Displasia fibromuscular

La displasia fibromuscular (DFM) es una arteriopatía no aterosclerótica y no inflamatoria que afecta medianas y, con menor frecuencia, grandes arterias, produciendo estenosis, aneurismas y disecciones. Compromete con mayor frecuencia arterias renales y carótidas, y puede ser multifocal (patrón clásico ‘string of beads’) o focal con estenosis aislada. Predomina en mujeres de mediana edad y se asocia a hipertensión renovascular, cefalea pulsátil y síntomas neurológicos por isquemia o disección cervical.

Tipos

La DFM se clasifica por imagen en: (1) tipo multifocal, con segmentos alternantes de estenosis y dilatación (‘rosario’) por hiperplasia de media; (2) tipo focal, con placa estenótica corta y concéntrica; y (3) menos frecuente, afectación adventicial. Por territorio: renal, carotídea/vertebral, mesentérica, ilíaca y coronaria. La enfermedad puede coexistir con aneurismas intracraneales, por lo que se recomienda pesquisa sistemática en pacientes afectados.

Síntomas

En DFM renal predomina la hipertensión de inicio precoz o resistente, a veces con soplo abdominal. La afectación carotídeo-vertebral cursa con cefalea, tinnitus pulsátil, mareo, amaurosis fugaz o eventos isquémicos transitorios; la disección puede dar dolor cervical agudo, síndrome de Horner y accidente cerebrovascular. Algunos pacientes son asintomáticos y el hallazgo es incidental en imágenes.

Causas

La etiología es desconocida; se proponen factores genéticos poligénicos, hormonales y mecánicos que alteran la arquitectura de la pared arterial.

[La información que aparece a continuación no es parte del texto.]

`src/rtl/seg7_mux_capture.sv`:
```
// Read-back of a two-digit multiplexed seven-segment display: sync, polarity fix, debounce, decode to BCD.
// Define SEG7_HEX_DECODE_EN to also accept the A-F hex glyphs as codes 10-15.
module seg7_mux_capture #(
  parameter int STABLE_CNT = 4,
  parameter int TIMEOUT    = 1024
) (
  input  logic       clk,
  input  logic       rst_n,
  input  logic [7:0] seg_in_i,
  input  logic [1:0] dig_en_i,
  input  logic       seg_inv_i,
  input  logic       dig_inv_i,
  input  logic       err_clr_i,
  output logic [3:0] digit1_o,
  output logic [3:0] digit10_o,
  output logic       d1_valid_o,
  output logic       d10_valid_o,
  output logic       seg_err_o,
  output logic       update_o
);

  localparam int RUN_W = $clog2(STABLE_CNT + 1);
  localparam int AGE_W = $clog2(TIMEOUT + 1);
  localparam logic [RUN_W-1:0] RUN_MAX = RUN_W'(STABLE_CNT);
  localparam logic [AGE_W-1:0] AGE_MAX = AGE_W'(TIMEOUT);

  // Returns {pattern_ok, lit, code}; blank is ok but not lit.
  function automatic logic [5:0] dec7(input logic [6:0] p);
    logic [5:0] r;
    r = 6'b0;
    case (p)
      7'h00: r = {2'b10, 4'd0};
      7'h3F: r = {2'b11, 4'd0};
      7'h06: r = {2'b11, 4'd1};
      7'h5B: r = {2'b11, 4'd2};
      7'h4F: r = {2'b11, 4'd3};
      7'h66: r = {2'b11, 4'd4};
      7'h6D: r = {2'b11, 4'd5};
      7'h7D: r = {2'b11, 4'd6};
      7'h07: r = {2'b11, 4'd7};
      7'h7F: r = {2'b11, 4'd8};
      7'h6F: r = {2'b11, 4'd9};
`ifdef SEG7_HEX_DECODE_EN
      7'h77: r = {2'b11, 4'd10};
      7'h7C: r = {2'b11, 4'd11};
      7'h39: r = {2'b11, 4'd12};
      7'h5E: r = {2'b11, 4'd13};
      7'h79: r = {2'b11, 4'd14};
      7'h71: r = {2'b11, 4'd15};
`endif
      default: r = 6'b0;
    endcase
    return r;
  endfunction

  logic       unused_dp;
  logic [6:0] seg_s1_q, seg_s2_q;
  logic [1:0] en_s1_q, en_s2_q;
  logic [6:0] seg;
  logic [1:0] en;
  logic [1:0] smp;

  // Index 0 is the ones digit, index 1 the tens digit.
  logic [1:0][6:0]       pat_q, pat_d;
  logic [1:0][RUN_W-1:0] run_q, run_d;
  logic [1:0][AGE_W-1:0] age_q, age_d;
  logic [1:0][3:0]       dig_q, dig_d;
  logic [1:0]            val_q, val_d;
  logic                  err_q, err_d;
  logic                  upd_q, upd_d;
  logic                  err_set;
  logic [5:0]            dec_c;
  logic                  commit_c;

  assign unused_dp = seg_in_i[7];
  assign seg = seg_inv_i ? ~seg_s2_q : seg_s2_q;
  assign en  = dig_inv_i ? ~en_s2_q : en_s2_q;
  assign smp = {en == 2'b10, en == 2'b01};

  always_comb begin
    pat_d    = pat_q;
    run_d    = run_q;
    age_d    = age_q;
    dig_d    = dig_q;
    val_d    = val_q;
    dec_c    = 6'b0;
    commit_c = 1'b0;
    err_set  = (en == 2'b11);
    for (int i = 0; i < 2; i++) begin
      if (smp[i]) begin
        age_d[i] = '0;
        if (seg == pat_q[i]) begin
          if (run_q[i] != RUN_MAX) run_d[i] = run_q[i] + 1'b1;
          commit_c = (run_d[i] == RUN_MAX) && (run_q[i] != RUN_MAX);
        end else begin
          pat_d[i] = seg;
          run_d[i] = RUN_W'(1);
          commit_c = (run_d[i] == RUN_MAX);
        end
        if (commit_c) begin
          dec_c = dec7(seg);
          if (!dec_c[5]) begin
            err_set = 1'b1;
          end else begin
            dig_d[i] = dec_c[3:0];
            val_d[i] = dec_c[4];
          end
        end
      end else if (age_q[i] != AGE_MAX) begin
        age_d[i] = age_q[i] + 1'b1;
        if (age_d[i] == AGE_MAX) begin
          dig_d[i] = 4'd0;
          val_d[i] = 1'b0;
          run_d[i] = '0;
        end
      end
    end
    err_d = (err_q & ~err_clr_i) | err_set;
    upd_d = ({dig_d, val_d} != {dig_q, val_q});
  end

  always_ff @(posedge clk or negedge rst_n) begin
    if (!rst_n) begin
      seg_s1_q <= '0;
      seg_s2_q <= '0;
      en_s1_q  <= '0;
      en_s2_q  <= '0;
      pat_q    <= '0;
      run_q    <= '0;
      age_q    <= '0;
      dig_q    <= '0;
      val_q    <= '0;
      err_q    <= 1'b0;
      upd_q    <= 1'b0;
    end else begin
      seg_s1_q <= seg_in_i[6:0];
      seg_s2_q <= seg_s1_q;
      en_s1_q  <= dig_en_i;
      en_s2_q  <= en_s1_q;
      pat_q    <= pat_d;
      run_q    <= run_d;
      age_q    <= age_d;
      dig_q    <= dig_d;
      val_q    <= val_d;
      err_q    <= err_d;
      upd_q    <= upd_d;
    end
  end

  assign digit1_o    = dig_q[0];
  assign digit10_o   = dig_q[1];
  assign d1_valid_o  = val_q[0];
  assign d10_valid_o = val_q[1];
  assign seg_err_o   = err_q;
  assign update_o    = upd_q;

endmodule

```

No se relaciona con aterosclerosis ni vasculitis. El tabaquismo se asocia a mayor severidad y progresión. El embarazo y cambios hormonales podrían modular la expresión clínica en mujeres predispuestas.

Diagnóstico

Angio-TC o angio-RM muestran el patrón característico multifocal o estenosis focal; el Doppler puede sugerir turbulencia y gradientes hemodinámicos. La angiografía digital es el estándar cuando se planea intervención. Debe pesquisarse enfermedad en otros lechos, incluidos aneurismas intracraneales. El diferencial incluye aterosclerosis precoz, vasculitis, síndrome de Ehlers-Danlos y moyamoya.

Tratamiento

En DFM renal con hipertensión, la angioplastia percutánea sin stent es de elección cuando hay lesión focal y mala respuesta médica. En territorio cerebrovascular, antiagregación (p. ej., aspirina) y control de factores de riesgo; la revascularización endovascular se reserva para isquemia recurrente o disección con hipoperfusión. Abandono de tabaco, control pressórico y seguimiento por imágenes.

Complicaciones

Disección arterial con ictus o síndrome isquémico transitorio, aneurismas con riesgo de rotura (intracraneales, viscerales), hipertensión refractaria y deterioro renal progresivo. Procedimientos endovasculares conllevan riesgo de reestenosis o complicaciones locales.

Prevención

No existe prevención primaria específica; se recomienda evitar tabaco, controlar presión arterial y screening dirigido de aneurismas intracraneales en pacientes con DFM extracraneal. Educación sobre signos de disección (dolor cervical/cefalea abrupta) para consulta precoz.

Conclusión La DFM es una causa clave de hipertensión renovascular y eventos cerebrovasculares en personas jóvenes. El manejo combina antiagregación, control de riesgos y revascularización selectiva, con vigilancia de aneurismas y disecciones asociadas.